(Saved entries)
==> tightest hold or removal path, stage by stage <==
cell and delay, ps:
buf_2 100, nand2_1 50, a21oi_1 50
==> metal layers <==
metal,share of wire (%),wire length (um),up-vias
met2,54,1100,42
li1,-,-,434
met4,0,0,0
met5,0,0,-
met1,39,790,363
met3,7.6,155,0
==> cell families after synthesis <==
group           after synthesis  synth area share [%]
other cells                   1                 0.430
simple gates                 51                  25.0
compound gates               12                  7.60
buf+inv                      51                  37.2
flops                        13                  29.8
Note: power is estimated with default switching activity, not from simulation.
<file path="config.mk">
export PLATFORM = sky130hd
export DESIGN_NAME = phw_port
export DESIGN_NICKNAME = d
export VERILOG_FILES = /design/src/hdl/phw_pkg.sv /design/src/hdl/phw_compander.sv /design/src/hdl/phw_port.sv
export VERILOG_INCLUDE_DIRS = /design/src /design/src/hdl
export SDC_FILE = /design/constraint.sdc
export NUM_CORES = 1
export LEC_CHECK = 0
export ABC_CLOCK_PERIOD_IN_PS = 5900
export BUFFER_PORTS_ARGS = -buffer_cell sky130_fd_sc_hd__buf_2
export CELL_PAD_IN_SITES_DETAIL_PLACEMENT = 0
export CELL_PAD_IN_SITES_GLOBAL_PLACEMENT = 1
export CORE_ASPECT_RATIO = 0.8
export CORE_MARGIN = 4
export CORE_UTILIZATION = 47
export DETAILED_ROUTE_END_ITERATION = 8
export PLACE_DENSITY = 0.92
export REMOVE_ABC_BUFFERS = 1
export SLEW_MARGIN = 20
export SYNTH_ARGS = -nofsm -noshare
export SYNTH_HDL_FRONTEND = slang
export SYNTH_SLANG_ARGS = --single-unit
</file>
<file path="constraint.sdc">
create_clock -name i_mclk -period 5.9 [get_ports i_mclk]
set_clock_uncertainty 0.05 [all_clocks]
set_input_delay 0.59 -clock i_mclk [delete_from_list [all_inputs] [get_ports i_mclk]]
set_output_delay 0.59 -clock i_mclk [all_outputs]
set_load 0.02 [all_outputs]
</file>
<file path="src/hdl/phw_consts.svh">
// constants of the pcm highway port
`ifndef PHW_CONSTS_SVH
`define PHW_CONSTS_SVH
// register offsets
`define PHW_A_IRQEN 8'h05
`define PHW_A_ADJ 8'h22
`define PHW_A_MODE 8'h23
`define PHW_A_TTS 8'h1a
`define PHW_A_RTS 8'h1b
`define PHW_A_TCS 8'h1c
`define PHW_A_RCS 8'h1d
`define PHW_A_RATE 8'h1e
`define PHW_A_STAT 8'h1f
`define PHW_A_PLLH 8'h18
`define PHW_A_PLLL 8'h19
// field positions
`define PHW_B_IRQEN 4
`define PHW_B_ADJ 6
`define PHW_B_LAW 0
`define PHW_B_LIN 1
`define PHW_B_MASTER 6
`define PHW_B_POL 3
`define PHW_B_SR 0
`define PHW_B_WB 1
`define PHW_B_LOCK 0
`define PHW_B_ERR 1
`define PHW_B_DONE 2
// reset values
`define PHW_RST_IRQEN 1'b1
// frame counts, default bit clocks per frame and last divided period of a master frame
`define PHW_N_DISCARD 4'h8
`define PHW_N_MEASURE 4'h8
`define PHW_N_LOCK 5'h14
`define PHW_DEF_RATE 11'h100
`define PHW_M_FRAME_LAST 8'hfe
// slot lengths in bit slots
`define PHW_LEN_BYTE 6'h08
`define PHW_LEN_WORD 6'h10
`define PHW_LEN_PAIR 6'h20
`endif

</file>
<file path="src/hdl/phw_pkg.sv">
// types of the pcm highway port
package phw_pkg;
    // rate detection progress, gray coded
    typedef enum logic [1:0] {
        PHW_DISCARD = 2'b00,
        PHW_MEASURE = 2'b01,
        PHW_DONE = 2'b11
    } phw_det_t;
endpackage

</file>
<file path="src/hdl/phw_compander.sv">
// g.711 a-law and mu-law compressor and expander
`timescale 1ns/10ps
`default_nettype none
module phw_compander (
    // control
    input wire logic i_mu_law,
    // linear to code
    input wire logic [15:0] i_linear,
    output logic [7:0] o_code,
    // code to linear
    input wire logic [7:0] i_code,
    output logic [15:0] o_linear
);
    // highest set bit of a 13-bit magnitude
    function automatic logic [3:0] msb13(input logic [12:0] v);
        logic [3:0] p;
        p = 4'h0;
        for (int i = 0; i < 13; i++)
            if (v[i]) p = 4'(i);
        return p;
    endfunction

    // a-law compression
    function automatic logic [7:0] a_enc(input logic [15:0] x);
        logic [11:0] m;
        logic [3:0] p;
        logic [2:0] seg;
        logic [3:0] man;
        m = x[15] ? ~x[14:3] : x[14:3];
        p = msb13({1'b0, m});
        seg = (p < 4'h5) ? 3'h0 : 3'(p - 4'h4);
        man = (seg == 3'h0) ? m[4:1] : 4'(m >> seg);
        return {~x[15], seg, man} ^ 8'h55;
    endfunction

    // mu-law compression
    function automatic logic [7:0] u_enc(input logic [15:0] x);
        logic [13:0] m;
        logic [12:0] b;
        logic [3:0] p;
        logic [2:0] seg;
        m = x[15] ? 14'(~x[15:2] + 14'h1) : x[15:2];
        b = (m > 14'h1fbe) ? 13'h1fff : 13'(m + 14'h21);
        p = msb13(b);
        seg = 3'(p - 4'h5);
        return {1'b0, seg, 4'(b >> (p - 4'h4))} ^ (x[15] ? 8'h7f : 8'hff);
    endfunction

    // a-law expansion
    function automatic logic [15:0] a_dec(input logic [7:0] c);
        logic [7:0] a;
        logic [15:0] t;
        a = c ^ 8'h55;
        t = {8'h00, a[3:0], 4'h0};
        t = (a[6:4] == 3'h0) ? t + 16'h8 : (t + 16'h108) << (a[6:4] - 3'h1);
        return a[7] ? t : 16'(-t);
    endfunction

    // mu-law expansion
    function automatic logic [15:0] u_dec(input logic [7:0] c);
        logic [7:0] u;
        logic [15:0] t;
        u = ~c;
        t = ({9'h000, u[3:0], 3'h0} + 16'h84) << u[6:4];
        return u[7] ? 16'(16'h84 - t) : 16'(t - 16'h84);
    endfunction

    // law select
    assign o_code = i_mu_law ? u_enc(i_linear) : a_enc(i_linear);
    assign o_linear = i_mu_law ? u_dec(i_code) : a_dec(i_code);
endmodule // phw_compander
`default_nettype wire

</file>
<file path="src/hdl/phw_port.sv">
// pcm highway port with slot timing, rate detection and master mode
//
// The placing of the registers and the address-and-strobe port were left to the implementer.
`timescale 1ns/10ps
`default_nettype none
`include "phw_consts.svh"
module phw_port #(
    parameter int CW = 11
) (
    // clock and reset
    input wire logic i_mclk,
    input wire logic i_sys_rst,
    // register port
    input wire logic [7:0] i_reg_addr,
    input wire logic [7:0] i_reg_wdata,
    input wire logic i_reg_wr,
    input wire logic i_reg_rd,
    output logic [7:0] o_reg_rdata,
    // highway clock and frame
    input wire logic i_bit_clock_input_pin,
    output logic o_bit_clock_output_pin,
    input wire logic i_frame_boundary_strobe,
    output logic o_frame_boundary_strobe,
    output logic o_frame_boundary_strobe_oe_n,
    // highway data
    input wire logic i_serial_in_line,
    output logic o_serial_out_line,
    output logic o_serial_out_line_oe_n,
    output logic o_buffer_drive_strobe_n,
    // samples
    input wire logic [15:0] i_tx_sample0,
    input wire logic [15:0] i_tx_sample1,
    output logic [15:0] o_rx_sample0,
    output logic [15:0] o_rx_sample1,
    output logic o_rx_valid,
    // status
    output logic o_clock_detect_error_irq
);
    // ************************************************
    // helpers
    // ************************************************
    // slot window test
    function automatic logic in_win(input logic [CW-1:0] c,
        input logic [CW-1:0] s, input logic [5:0] n);
        return (c >= s) && (c < s + CW'(n));
    endfunction

    // supported bit clocks per frame
    function automatic logic rate_ok(input logic [CW-1:0] c);
        unique case (c)
            CW'(32), CW'(64), CW'(96), CW'(128), CW'(192), CW'(193),
            CW'(256), CW'(386), CW'(512), CW'(772), CW'(1024): return 1'b1;
            default: return 1'b0;
        endcase
    endfunction

    // ************************************************
    // registers
    // ************************************************
    logic irq_en_reg, adj_reg, law_reg, lin_reg, master_reg;
    logic [7:0] tts_reg, rts_reg;
    logic [2:0] tcs_reg, rcs_reg;
    logic transmit_edge_polarity_reg, receive_edge_polarity_reg, sr_reg, wb_reg;
    logic err_reg, lock_reg;
    logic [CW-1:0] pll_reg;
    phw_pkg::phw_det_t det_reg;
    logic err_set;
    logic err_clr;

    // software writes
    always_ff @(posedge i_mclk)
    begin
        if (i_sys_rst)
        begin
            irq_en_reg <= `PHW_RST_IRQEN;
            adj_reg <= 1'b0;
            law_reg <= 1'b0;
            lin_reg <= 1'b0;
            master_reg <= 1'b0;
            tts_reg <= 8'h00;
            rts_reg <= 8'h00;
            tcs_reg <= 3'h0;
            rcs_reg <= 3'h0;
            transmit_edge_polarity_reg <= 1'b0;
            receive_edge_polarity_reg <= 1'b0;
            sr_reg <= 1'b0;
            wb_reg <= 1'b0;
        end
        else if (i_reg_wr)
        begin
            unique case (i_reg_addr)
                `PHW_A_IRQEN: irq_en_reg <= i_reg_wdata[`PHW_B_IRQEN];
                `PHW_A_ADJ: adj_reg <= i_reg_wdata[`PHW_B_ADJ];
                `PHW_A_MODE:
                begin
                    law_reg <= i_reg_wdata[`PHW_B_LAW];
                    lin_reg <= i_reg_wdata[`PHW_B_LIN];
                    master_reg <= i_reg_wdata[`PHW_B_MASTER];
                end
                `PHW_A_TTS: tts_reg <= i_reg_wdata;
                `PHW_A_RTS: rts_reg <= i_reg_wdata;
                `PHW_A_TCS:
                begin
                    tcs_reg <= i_reg_wdata[2:0];
                    transmit_edge_polarity_reg <= i_reg_wdata[`PHW_B_POL];
                end
                `PHW_A_RCS:
                begin
                    rcs_reg <= i_reg_wdata[2:0];
                    receive_edge_polarity_reg <= i_reg_wdata[`PHW_B_POL];
                end
                `PHW_A_RATE:
                begin
                    sr_reg <= i_reg_wdata[`PHW_B_SR];
                    wb_reg <= i_reg_wdata[`PHW_B_WB];
                end
                default: ;
            endcase
        end
    end

    // write one clears the error flag
    assign err_clr = i_reg_wr && (i_reg_addr == `PHW_A_STAT) && i_reg_wdata[`PHW_B_ERR];

    // read data one cycle after the strobe
    always_ff @(posedge i_mclk)
    begin
        if (i_sys_rst)
            o_reg_rdata <= 8'h00;
        else if (i_reg_rd)
        begin
            unique case (i_reg_addr)
                `PHW_A_IRQEN: o_reg_rdata <= 8'(irq_en_reg) << `PHW_B_IRQEN;
                `PHW_A_ADJ: o_reg_rdata <= 8'(adj_reg) << `PHW_B_ADJ;
                `PHW_A_MODE: o_reg_rdata <= (8'(master_reg) << `PHW_B_MASTER)
                    | (8'(lin_reg) << `PHW_B_LIN) | 8'(law_reg);
                `PHW_A_TTS: o_reg_rdata <= tts_reg;
                `PHW_A_RTS: o_reg_rdata <= rts_reg;
                `PHW_A_TCS: o_reg_rdata <= {4'h0, transmit_edge_polarity_reg, tcs_reg};
                `PHW_A_RCS: o_reg_rdata <= {4'h0, receive_edge_polarity_reg, rcs_reg};
                `PHW_A_RATE: o_reg_rdata <= {6'h00, wb_reg, sr_reg};
                `PHW_A_STAT: o_reg_rdata <= {5'h00, det_reg == phw_pkg::PHW_DONE,
                    err_reg, lock_reg};
                `PHW_A_PLLH: o_reg_rdata <= 8'(pll_reg >> 8);
                `PHW_A_PLLL: o_reg_rdata <= pll_reg[7:0];
                default: o_reg_rdata <= 8'h00;
            endcase
        end
        else
            o_reg_rdata <= 8'h00;
    end

    // ************************************************
    // clock source and master generator
    // ************************************************
    logic mclk_in_reg, mdiv_reg, fs_gen_reg;
    logic [7:0] mcnt_reg;
    logic bclk, fs, bclk_d_reg, fs_d_reg;
    logic b_rise, b_fall, fs_rise;

    // divide the 4.096 MHz input by two in master mode
    always_ff @(posedge i_mclk)
    begin
        if (i_sys_rst)
        begin
            mclk_in_reg <= 1'b0;
            mdiv_reg <= 1'b0;
            mcnt_reg <= 8'h00;
            fs_gen_reg <= 1'b0;
        end
        else
        begin
            mclk_in_reg <= i_bit_clock_input_pin;
            if (master_reg && i_bit_clock_input_pin && !mclk_in_reg)
            begin
                mdiv_reg <= ~mdiv_reg;
                if (mdiv_reg)
                begin
                    // strobe spans one divided period per frame
                    fs_gen_reg <= (mcnt_reg == `PHW_M_FRAME_LAST);
                    mcnt_reg <= mcnt_reg + 8'h01;
                end
            end
        end
    end

    // master drives its strobe, slave leaves the pin
    assign o_bit_clock_output_pin = mdiv_reg;
    assign o_frame_boundary_strobe = fs_gen_reg;
    assign o_frame_boundary_strobe_oe_n = ~master_reg;

    // selected bit clock and frame strobe
    assign bclk = master_reg ? mdiv_reg : i_bit_clock_input_pin;
    assign fs = master_reg ? fs_gen_reg : i_frame_boundary_strobe;

    // edge detection
    always_ff @(posedge i_mclk)
    begin
        if (i_sys_rst)
        begin
            bclk_d_reg <= 1'b0;
            fs_d_reg <= 1'b0;
        end
        else
        begin
            bclk_d_reg <= bclk;
            fs_d_reg <= fs;
        end
    end
    assign b_rise = bclk && !bclk_d_reg;
    assign b_fall = !bclk && bclk_d_reg;
    assign fs_rise = fs && !fs_d_reg;

    // ************************************************
    // frame alignment and bit counter
    // ************************************************
    logic armed_reg, aligned_reg;
    logic [CW-1:0] bit_cnt_reg, fall_cnt;

    // slot index that begins at this falling edge
    assign fall_cnt = armed_reg ? '0 : bit_cnt_reg + CW'(1);

    // a long strobe only arms once per rising edge
    always_ff @(posedge i_mclk)
    begin
        if (i_sys_rst)
        begin
            armed_reg <= 1'b0;
            aligned_reg <= 1'b0;
            bit_cnt_reg <= '1;
        end
        else
        begin
            if (fs_rise)
                armed_reg <= 1'b1;
            else if (b_fall)
                armed_reg <= 1'b0;
            if (b_fall)
            begin
                if (armed_reg)
                    aligned_reg <= 1'b1;
                if (armed_reg || bit_cnt_reg != '1)
                    bit_cnt_reg <= fall_cnt;
            end
        end
    end

    // ************************************************
    // slot placement
    // ************************************************
    logic wide;
    logic [5:0] len;
    logic [CW-1:0] tx_start, rx_start, tx_cnt, tx_idx, rx_idx;
    logic [5:0] tsc_len;

    assign wide = sr_reg && wb_reg;
    // sample length in bit slots
    assign len = lin_reg ? (wide ? `PHW_LEN_PAIR : `PHW_LEN_WORD)
        : (wide ? `PHW_LEN_WORD : `PHW_LEN_BYTE);
    // first bit slot of each direction
    assign tx_start = CW'({tts_reg, 3'h0}) + CW'(tcs_reg);
    assign rx_start = CW'({rts_reg, 3'h0}) + CW'(rcs_reg);
    // transmit changes at the fall, or half a bit later
    assign tx_cnt = transmit_edge_polarity_reg ? bit_cnt_reg : fall_cnt;
    assign tx_idx = tx_cnt - tx_start;
    assign rx_idx = bit_cnt_reg - rx_start;
    // whole time slots touched by the sample
    assign tsc_len = len + ((tcs_reg != 3'h0) ? `PHW_LEN_BYTE : 6'h00);

    // ************************************************
    // sample conversion
    // ************************************************
    logic [7:0] enc0, enc1;
    logic [15:0] dec0, dec1;
    logic [31:0] tx_word_reg, rx_sh_reg, rx_word_reg;
    logic rx_done_reg;

    // compander per sample of a frame
    phw_compander u_cmp0 (
        .i_mu_law(law_reg),
        .i_linear(i_tx_sample0),
        .o_code(enc0),
        .i_code(rx_word_reg[31:24]),
        .o_linear(dec0)
    );
    phw_compander u_cmp1 (
        .i_mu_law(law_reg),
        .i_linear(i_tx_sample1),
        .o_code(enc1),
        .i_code(rx_word_reg[23:16]),
        .o_linear(dec1)
    );

    // latch outgoing samples at frame start, msb leading
    always_ff @(posedge i_mclk)
    begin
        if (i_sys_rst)
            tx_word_reg <= 32'h0;
        else if (b_fall && armed_reg)
            tx_word_reg <= lin_reg ? {i_tx_sample0, i_tx_sample1}
                : {enc0, enc1, 16'h0000};
    end

    // ************************************************
    // transmit and buffer strobe
    // ************************************************
    logic last_reg;
    logic tx_edge;
    assign tx_edge = transmit_edge_polarity_reg ? b_rise : b_fall;

    // drive one bit per slot inside the window
    always_ff @(posedge i_mclk)
    begin
        if (i_sys_rst)
        begin
            o_serial_out_line <= 1'b0;
            o_serial_out_line_oe_n <= 1'b1;
            last_reg <= 1'b0;
        end
        else if (tx_edge)
        begin
            if (aligned_reg && in_win(tx_cnt, tx_start, len))
            begin
                o_serial_out_line <= tx_word_reg[5'(~tx_idx[4:0])];
                o_serial_out_line_oe_n <= 1'b0;
                last_reg <= (tx_idx == CW'(len) - CW'(1));
            end
            else
            begin
                o_serial_out_line_oe_n <= 1'b1;
                last_reg <= 1'b0;
            end
        end
        else if (adj_reg && last_reg && (transmit_edge_polarity_reg ? b_fall : b_rise))
        begin
            o_serial_out_line_oe_n <= 1'b1;
            last_reg <= 1'b0;
        end
    end

    // buffer enable follows whole time slot boundaries
    always_ff @(posedge i_mclk)
    begin
        if (i_sys_rst)
            o_buffer_drive_strobe_n <= 1'b1;
        else if (b_fall)
            o_buffer_drive_strobe_n <= !(aligned_reg || armed_reg)
                || !in_win(fall_cnt, CW'({tts_reg, 3'h0}), tsc_len);
    end

    // ************************************************
    // receive
    // ************************************************
    logic rx_edge;
    assign rx_edge = receive_edge_polarity_reg ? b_fall : b_rise;

    // shift in msb first and left align when complete
    always_ff @(posedge i_mclk)
    begin
        if (i_sys_rst)
        begin
            rx_sh_reg <= 32'h0;
            rx_word_reg <= 32'h0;
            rx_done_reg <= 1'b0;
        end
        else
        begin
            rx_done_reg <= 1'b0;
            if (rx_edge && aligned_reg && in_win(bit_cnt_reg, rx_start, len))
            begin
                rx_sh_reg <= {rx_sh_reg[30:0], i_serial_in_line};
                if (rx_idx == CW'(len) - CW'(1))
                begin
                    rx_word_reg <= {rx_sh_reg[30:0], i_serial_in_line}
                        << (6'h20 - len);
                    rx_done_reg <= 1'b1;
                end
            end
        end
    end

    // deliver received samples
    always_ff @(posedge i_mclk)
    begin
        if (i_sys_rst)
        begin
            o_rx_sample0 <= 16'h0;
            o_rx_sample1 <= 16'h0;
            o_rx_valid <= 1'b0;
        end
        else
        begin
            o_rx_valid <= rx_done_reg;
            if (rx_done_reg)
            begin
                o_rx_sample0 <= lin_reg ? rx_word_reg[31:16] : dec0;
                o_rx_sample1 <= lin_reg ? rx_word_reg[15:0] : dec1;
            end
        end
    end

    // ************************************************
    // rate detection and lock
    // ************************************************
    logic [3:0] frm_reg;
    logic [4:0] lock_cnt_reg;
    logic [CW-1:0] cyc_reg, ref_reg, ref_now;
    logic mis_reg, mis_now;

    assign ref_now = (frm_reg == 4'h0) ? cyc_reg : ref_reg;
    assign mis_now = mis_reg || (cyc_reg != ref_now);
    assign err_set = fs_rise && det_reg == phw_pkg::PHW_MEASURE
        && frm_reg == `PHW_N_MEASURE - 4'h1 && (mis_now || !rate_ok(ref_now));

    // count bit clocks per frame over the measure window
    always_ff @(posedge i_mclk)
    begin
        if (i_sys_rst)
        begin
            det_reg <= phw_pkg::PHW_DISCARD;
            frm_reg <= 4'h0;
            cyc_reg <= '0;
            ref_reg <= '0;
            mis_reg <= 1'b0;
            pll_reg <= `PHW_DEF_RATE;
        end
        else if (fs_rise)
        begin
            cyc_reg <= CW'(b_rise); // a rise beside the strobe opens the count
            unique case (det_reg)
                phw_pkg::PHW_DISCARD:
                begin
                    frm_reg <= frm_reg + 4'h1;
                    if (frm_reg == `PHW_N_DISCARD)
                    begin
                        det_reg <= phw_pkg::PHW_MEASURE;
                        frm_reg <= 4'h0;
                    end
                end
                phw_pkg::PHW_MEASURE:
                begin
                    ref_reg <= ref_now;
                    mis_reg <= mis_now;
                    frm_reg <= frm_reg + 4'h1;
                    if (frm_reg == `PHW_N_MEASURE - 4'h1)
                    begin
                        det_reg <= phw_pkg::PHW_DONE;
                        pll_reg <= (mis_now || !rate_ok(ref_now))
                            ? `PHW_DEF_RATE : ref_now;
                    end
                end
                phw_pkg::PHW_DONE: ;
                default: det_reg <= phw_pkg::PHW_DISCARD;
            endcase
        end
        else if (b_rise && cyc_reg != '1)
            cyc_reg <= cyc_reg + CW'(1);
    end

    // sticky error, set wins over clear, and lock after twenty frames
    always_ff @(posedge i_mclk)
    begin
        if (i_sys_rst)
        begin
            err_reg <= 1'b0;
            lock_reg <= 1'b0;
            lock_cnt_reg <= 5'h00;
            o_clock_detect_error_irq <= 1'b0;
        end
        else
        begin
            if (err_set)
                err_reg <= 1'b1;
            else if (err_clr)
                err_reg <= 1'b0;
            if (fs_rise && !lock_reg)
                lock_cnt_reg <= lock_cnt_reg + 5'h01;
            if (lock_cnt_reg == `PHW_N_LOCK)
                lock_reg <= 1'b1;
            o_clock_detect_error_irq <= err_reg && irq_en_reg;
        end
    end
endmodule // phw_port
`default_nettype wire

</file>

TASK REQUIREMENTS
Copy every line of the data that holds the string "return".

ANSWER TO THE EXERCISE
        return p;
        return {~x[15], seg, man} ^ 8'h55;
        return {1'b0, seg, 4'(b >> (p - 4'h4))} ^ (x[15] ? 8'h7f : 8'hff);
        return a[7] ? t : 16'(-t);
        return u[7] ? 16'(16'h84 - t) : 16'(t - 16'h84);
        return (c >= s) && (c < s + CW'(n));
            CW'(256), CW'(386), CW'(512), CW'(772), CW'(1024): return 1'b1;
            default: return 1'b0;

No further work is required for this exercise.